On this Christmas Eve morning, I’m thinking about other Christmas Eves. Today I’m feeling content. Some cooking projects are begun, others in the planning stages, but none are under any sort of pressure. The results of the cooking don’t have any more importance than the project of cooking them, which is a nice way to approach the necessary fact of needing to eat and wanting the food to feel celebratory. I remember the year that I ran myself ragged creating holiday for everyone else and obliterating it for myself. I remember the years when I carefully coordinated all the gift giving between family members because I felt like it was my job to make sure no one was sad on Christmas. Then there was the year where the whole holiday season felt fraught because of frictions between family members. Last year we folded my daughter’s fiance into our celebrations. This year will be the first one where I don’t have all my children gathered together on Christmas Eve, because my daughter has her own family traditions to build. So many years, so many different emotional states when approaching the holiday.

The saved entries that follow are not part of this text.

[config.mk]
export PLATFORM = sky130hd
export DESIGN_NAME = aarm_cordic
export DESIGN_NICKNAME = d
export VERILOG_FILES = /design/src/rtl/aarm_pkg.sv /design/src/rtl/aarm_cordic.sv
export SDC_FILE = /design/constraint.sdc
export NUM_CORES = 2
export LEC_CHECK = 0
export BUFFER_PORTS_ARGS = -buffer_cell sky130_fd_sc_hd__clkbuf_2
export CORE_ASPECT_RATIO = 1.5
export CORE_UTILIZATION = 51
export DETAILED_ROUTE_END_ITERATION = 8
export PLACE_DENSITY = 0.67
export SETUP_SLACK_MARGIN = 0.5
export SLEW_MARGIN = 40
export SYNTH_ARGS = -nofsm -noshare
export SYNTH_HDL_FRONTEND = slang
export SYNTH_SLANG_ARGS = --single-unit
[constraint.sdc]
create_clock -name clk -period 6.55 [get_ports clk]
set_input_delay 0.655 -clock clk [delete_from_list [all_inputs] [get_ports clk]]
set_output_delay 0.655 -clock clk [all_outputs]
set_load 0.02 [all_outputs]
[src/rtl/aarm_pkg.sv]
// aarm_pkg: shared widths, fixed-point constants, cordic arctangent table,
// axis struct and the output rounding/saturation function
// no dependencies
`default_nettype none

package aarm_pkg;

  localparam int CORDIC_STEPS_DEF = 16;
  localparam int ATAN_COUNT       = 30;

  // data widths
  localparam int FW  = 16;                 // field width
  localparam int ZW  = 32;                 // angle path, q.28
  localparam int XW  = 34;                 // cordic x/y, q.30
  localparam int PPW = 2 * FW;             // axis pair product
  localparam int MW  = PPW + XW;           // pair * (1 - c)
  localparam int KW  = FW + XW;            // axis * s
  localparam int SW  = MW + 2;             // entry sum, q.58
  localparam int RSH = 44;                 // q.58 -> q.14

  localparam logic signed [ZW-1:0] ANG_PI      = 32'sd843314857;
  localparam logic signed [ZW-1:0] ANG_HALF_PI = 32'sd421657428;
  localparam logic signed [XW-1:0] CORDIC_GAIN = 34'sd652032874;
  localparam logic signed [XW-1:0] ONE_Q30     = 34'sd1073741824;

  typedef struct packed {
    logic signed [FW-1:0] x;
    logic signed [FW-1:0] y;
    logic signed [FW-1:0] z;
  } aarm_axis_t;

  // round(atan(2^-i) * 2^28)
  function automatic logic signed [ZW-1:0] atan_q28(input int idx);
    logic signed [ZW-1:0] v;
    case (idx)
      0:  v = 32'sd210828714;
      1:  v = 32'sd124459457;
      2:  v = 32'sd65760959;
      3:  v = 32'sd33381290;
      4:  v = 32'sd16755422;
      5:  v = 32'sd8385879;
      6:  v = 32'sd4193963;
      7:  v = 32'sd2097109;
      8:  v = 32'sd1048571;
      9:  v = 32'sd524287;
      10: v = 32'sd262144;
      11: v = 32'sd131072;
      12: v = 32'sd65536;
      13: v = 32'sd32768;
      14: v = 32'sd16384;
      15: v = 32'sd8192;
      16: v = 32'sd4096;
      17: v = 32'sd2048;
      18: v = 32'sd1024;
      19: v = 32'sd512;
      20: v = 32'sd256;
      21: v = 32'sd128;
      22: v = 32'sd64;
      23: v = 32'sd32;
      24: v = 32'sd16;
      25: v = 32'sd8;
      26: v = 32'sd4;
      27: v = 32'sd2;
      28: v = 32'sd1;
      default: v = '0;
    endcase
    return v;
  endfunction

  // round half up from q.58 to q.14, then clamp to 16 bits
  function automatic logic signed [FW-1:0] round_sat(input logic signed [SW-1:0] v);
    logic signed [SW-1:0]     t;
    logic signed [SW-RSH-1:0] r;
    logic signed [FW-1:0]     res;
    t = v + (SW'(1) <<< (RSH - 1));
    r = t[SW-1:RSH];
    if (r > (SW-RSH)'(32767)) begin
      res = 16'sd32767;
    end else if (r < -(SW-RSH)'(32768)) begin
      res = -16'sd32768;
    end else begin
      res = r[FW-1:0];
    end
    return res;
  endfunction

endpackage

`default_nettype wire

[src/rtl/aarm_cordic.sv]
// aarm_cordic: half-turn angle reduction and a pipelined cordic rotator,
// one register stage per iteration; the axis rides along as a side payload
// depends on aarm_pkg
`default_nettype none

module aarm_cordic #(
  parameter int STEPS = aarm_pkg::CORDIC_STEPS_DEF
) (
  input  logic                                   clk,
  input  logic                                   rst_n,
  input  logic                                   en,
  input  logic                                   in_valid,
  input  logic signed [aarm_pkg::FW-1:0]         angle,
  input  aarm_pkg::aarm_axis_t                   in_axis,
  output logic                                   out_valid,
  output logic                                   out_neg,
  output logic signed [aarm_pkg::XW-1:0]         out_x,
  output logic signed [aarm_pkg::XW-1:0]         out_y,
  output aarm_pkg::aarm_axis_t                   out_axis
);
  import aarm_pkg::*;

  logic signed [ZW-1:0] z_in;
  logic signed [ZW-1:0] z0_nxt;
  logic                 neg0_nxt;

  logic                 v_r    [0:STEPS];
  logic                 neg_r  [0:STEPS];
  logic signed [XW-1:0] x_r    [0:STEPS];
  logic signed [XW-1:0] y_r    [0:STEPS];
  logic signed [ZW-1:0] z_r    [0:STEPS];
  aarm_axis_t           axis_r [0:STEPS];

  // angle in q.28
  assign z_in = {angle[FW-1], angle, 15'd0};

  always_comb begin
    z0_nxt   = z_in;
    neg0_nxt = 1'b0;
    if (z_in > ANG_HALF_PI) begin
      z0_nxt   = z_in - ANG_PI;
      neg0_nxt = 1'b1;
    end else if (z_in < -ANG_HALF_PI) begin
      z0_nxt   = z_in + ANG_PI;
      neg0_nxt = 1'b1;
    end
  end

  always_ff @(posedge clk) begin
    if (!rst_n) begin
      v_r[0] <= 1'b0;
    end else if (en) begin
      v_r[0] <= in_valid;
    end
  end

  always_ff @(posedge clk) begin
    if (en) begin
      neg_r[0]  <= neg0_nxt;
      x_r[0]    <= CORDIC_GAIN;
      y_r[0]    <= '0;
      z_r[0]    <= z0_nxt;
      axis_r[0] <= in_axis;
    end
  end

  for (genvar i = 0; i < STEPS; i++) begin : g_iter
    logic signed [XW-1:0] x_nxt;
    logic signed [XW-1:0] y_nxt;
    logic signed [ZW-1:0] z_nxt;

    always_comb begin
      if (z_r[i] >= 0) begin
        x_nxt = x_r[i] - (y_r[i] >>> i);
        y_nxt = y_r[i] + (x_r[i] >>> i);
        z_nxt = z_r[i] - atan_q28(i);
      end else begin
        x_nxt = x_r[i] + (y_r[i] >>> i);
        y_nxt = y_r[i] - (x_r[i] >>> i);
        z_nxt = z_r[i] + atan_q28(i);
      end
    end

    always_ff @(posedge clk) begin
      if (!rst_n) begin
        v_r[i+1] <= 1'b0;
      end else if (en) begin
        v_r[i+1] <= v_r[i];
      end
    end

    always_ff @(posedge clk) begin
      if (en) begin
        neg_r[i+1]  <= neg_r[i];
        x_r[i+1]    <= x_nxt;
        y_r[i+1]    <= y_nxt;
        z_r[i+1]    <= z_nxt;
        axis_r[i+1] <= axis_r[i];
      end
    end
  end

  assign out_valid = v_r[STEPS];
  assign out_neg   = neg_r[STEPS];
  assign out_x     = x_r[STEPS];
  assign out_y     = y_r[STEPS];
  assign out_axis  = axis_r[STEPS];

endmodule

`default_nettype wire

==> key figures <==
Global routing
  • Overall Global Routing Usage: 25.5%
  • Antenna violations before repair: 2
  • First-pass GRT wire length: 562000 um
  • Largest net degree at the start of global routing: 176
  • Vias in the first global route: 103k
  • Global route overflow: 0

Drt
  • Total Wirelength: 366000 um
  • Wire per inst: 21.2 um
  • Antenna Violating Nets Remaining: 0
  • Drt initial violations: 5346
  • Via count: 100k
  • Drt pass-1 iters: 6
  • # DRC: 0
  • Routed vias/inst: 5.82

Critical path
  • Worst reg2reg path endpoint: y_r[0][203]
  • CP Launch Type: flop
  • Worst Path Class, Setup: reg2reg
  • CP Data Required Time: 7.18 ns
  • R2r startpoint: x_r[0][140]
  • Worst Path Arrival: 6.40 ns
  • Crit path max fanout: 6
  • FF-to-FF setup slack: 0.78 ns
  • R2R depth: 18
  • Crit. End Element: flop

STA
  • Max Slew Vio Count: 0
  • Final setup fails: 0
  • Worst slew pin tran: 0.947 ns
  • Final setup TNS: 0 ns
  • Final Hold Fails: 0
  • Fin crit period: 5.77 ns
  • Final Skew: 0.0728 ns
  • Final period util: 88.1%
  • RSZ-0062 raised after global routing: yes
  • Worst relative slew slack: 36.7%
  • Fmax: 173 MHz

Floorplan
  • Die Ht: 651 um
  • Initial Util: 51.4%
  • Die area: 0.283 sq mm
  • Core Rows: 237
  • Die Span X: 434 um
  • Top-Level Pins: 186
  • Core box area: 0.278 sq mm

Yosys
  • Yosys cell types: 88
  • Synth Flop Type: edfxtp_1
  • Sequential share of the synthesized area: 47.0%
  • Syn nets: 14.5k
  • Ys async rst share: 0%
  • EDFF count, synth: 2238
  • Syn Inst Count: 13.1k
  • Mapped Avg Cell Area: 10.9 sq um
  • #FFs+latches synth: 2239
  • Mapped Area: 0.143 sq mm
  • Synth Warn #: 0

Min path
  • Min-delay src: in_valid
  • Hold endpoint: v_r[0]
  • Worst Hold Depth: 2
  • Hold crit path type: in2reg

Clock network
  • CTS Sinks: 2239
  • Worst-Skew Late Latency: 0.93 ns
  • Clock slew at reported path FFs: 0.06 ns
  • Htree depth: 4
  • Total CTS buffers: 229
  • TritonCTS clock tree: built
  • Post-CTS Setup Bufs: 0
  • Max Buffers Root-to-Sink: 4
  • CTS Root Buffer Type: clkbuf_16

Cells and area
  • Layout Nets: 14.8k
  • Most common cell after layout, fill and taps aside: edfxtp_1
  • Share of cells above drive strength 1: 6.03%
  • Area Growth Syn to Fin: 9.33%
  • Most frequent cells in the layout: edfxtp_1 (2238), ha_1 (1320), xnor2_1 (1156)
  • Fill cells: 23.6k
  • Non-filler instance count after layout: 17.2k

Placed design
  • Placer Congestion: 1.01
  • Post-DP HPWL: 288000 um
  • # port buffers: 185
  • Placed cells: 16.8k

Flow run
  • Max cap viols: 0

Status
  • Status: complete, no violations
==> Yosys cell counts, types with 66 or more instances <==
| master | instances | area share [%] |
|---|---|---|
| edfxtp_1 | 2238 | 47 |
| nor3_1 | 229 | 0.80 |
| o21bai_1 | 155 | 0.81 |
| buf_4 | 116 | 0.61 |
| o21a_1 | 215 | 1.1 |
| nand2b_1 | 195 | 0.85 |
| nand4_1 | 66 | 0.29 |
| clkbuf_1 | 180 | 0.47 |
| a211oi_1 | 88 | 0.46 |
| or3_1 | 181 | 0.79 |
| nand2_1 | 765 | 2.0 |
| or2_2 | 71 | 0.31 |
| a31oi_1 | 90 | 0.39 |
| o211ai_1 | 68 | 0.36 |
| a21o_1 | 525 | 2.8 |
| o21ai_0 | 820 | 2.9 |
| nor2b_1 | 180 | 0.79 |
| nand3_1 | 200 | 0.70 |
| o41ai_1 | 107 | 0.66 |
| xor2_1 | 613 | 3.8 |
| ha_1 | 1321 | 12 |
| inv_1 | 539 | 1.4 |
| and3_1 | 94 | 0.41 |
| a21oi_1 | 962 | 3.4 |
| nor2_1 | 902 | 2.4 |
| xnor2_1 | 1156 | 7.1 |
| o31ai_1 | 204 | 1.1 |
| or4_1 | 89 | 0.47 |
==> worst max-delay path, stage by stage (launching register included) <==
cell and delay (ns):
edfxtp_1 0.42, inv_1 0.10, nand2_1 0.08, or4_1 0.48, or3_1 0.45, o41ai_1 0.34
xnor2_1 0.17, ha_1 0.31, o21a_1 0.21, o21a_1 0.19, a221o_1 0.31, a31o_2 0.26
a21oi_1 0.28, nor3_1 0.11, a211oi_1 0.48, o21ai_0 0.28, o41ai_1 0.61, o21ai_0 0.23
xnor2_1 0.17
==> registers in the layout (all words and copies together), names as in the netlist <==
register  cells
z_r         396
axis_r      816
v_r          17
y_r         511
x_r         484
neg_r        15
==> layer usage <==
metal / vias to the layer above / GRT usage (%) / part of all wire [%]
li1: 49244 / - / -
met1: 47836 / 22.7 / 32
met2: 2161 / 50.4 / 55
met3: 1079 / 3.00 / 3.0
met4: 0 / 20.3 / 9.2
met5: - / 0 / 0
==> worst max-delay path by stage <==
stage	startpoint	end	slack, ns	depth (start not counted)
3_3_place_gp	y_r[0][315]	x_r[0][372]	0.57	17
4_1_cts	y_r[0][315]	x_r[0][372]	0.65	17
2_1_floorplan	x_r[0][396]	y_r[0][441]	1.0	16
5_1_grt	x_r[0][396]	y_r[0][441]	0.50	17
6_report	x_r[0][140]	y_r[0][203]	0.78	18
3_5_place_dp	y_r[0][315]	x_r[0][372]	0.61	17
==> timing repair <==
action,CTS,global route
gates resized for setup,0,6
hold endpoints to repair,48,0
hold buffers,48,0
endpoints found under the setup margin,0,6
==> area by class of cell <==
cell class                 count  area (sq um)  share of cell area (%)
antenna                        2          5.00                 0.00320
clock buffer                 262          5920                    3.78
clock inverter               154          1670                    1.07
inverter                     545          2050                    1.31
multi-input combinational   9985         72300                    46.2
sequential                  2239         67200                    43.0
tap                         3704          4630                    2.96
timing repair buffer         355          2640                    1.69
==> through the flow <==
stage,worst slack [ns],area [sq um],utilization [%],hold WS (ns)
floorplan,0.998,143000,-,0.400
global placement,0.569,148000,53.2,0.400
detailed placement,0.609,148000,53.2,0.405
CTS,0.645,156000,56.1,0.0264
global route,0.501,156000,56.2,0.0816
finish,0.777,156000,56.2,0.113
==> cell families after synthesis <==
logic type / synth area share (%)
simple gates: 10.9
xor+xnor: 10.8
buf+inv: 2.57
fa+ha+maj: 12.2
flops: 47.0
compound gates: 16.3
mux: 0.204
Power is left out: the tool's default activity adds up to more than one toggle a clock period on the data nets, which glitch-free logic cannot reach.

Every holiday season I spend some time thinking about traditions, how they form, their purpose, how they frame the holiday, how they can trap us, how they can thrive or fade away. Though my kids are all adults, we still do the morning entrance into the room with Christmas morning surprises, though youngest-first got shifted to shortest-first a few years back. That grand entrance was designed specifically to help contain over excited children and give parents a chance to see faces when they saw the surprises. Our core Christmas Eve focus of lighting candles on our “poor man’s Christmas tree” was also born of me trying to figure out how to get small children to focus. Turn out the lights, give them a spinning candle-lit wooden nativity to watch, read them Christmas stories, ask them to write down a gift of service they plan to extend in the next year, then reward them with cookies. We continue because the shape of the tradition works for adults as well, the right blend of contemplation and snack food.
Even this year our traditions are bending to meet needs. Food is heavily featured this year because making food and sharing it is a means of connection for several family members. Pandemic increased that connection need, so: more cooking. This evening when we blow out the candles, we’ll have to decide who gets to blow out the extra one. We’ve had exactly the right number of candles for years, one per person. (Again, a tradition developed and codified during the years when we had to restrain children from blowing out candles too early or too many.) Now we’ll seek a meaningful way to extinguish a candle in honor of the person who has launched into her own tradition-building adventure. The nice thing is that whatever we decide for this year, we can decide differently for next year. Traditions connect us with heritage and who we used to be, it is important that they flex and shift to accommodate who we are now.
And with that, I need to go cook some more foods.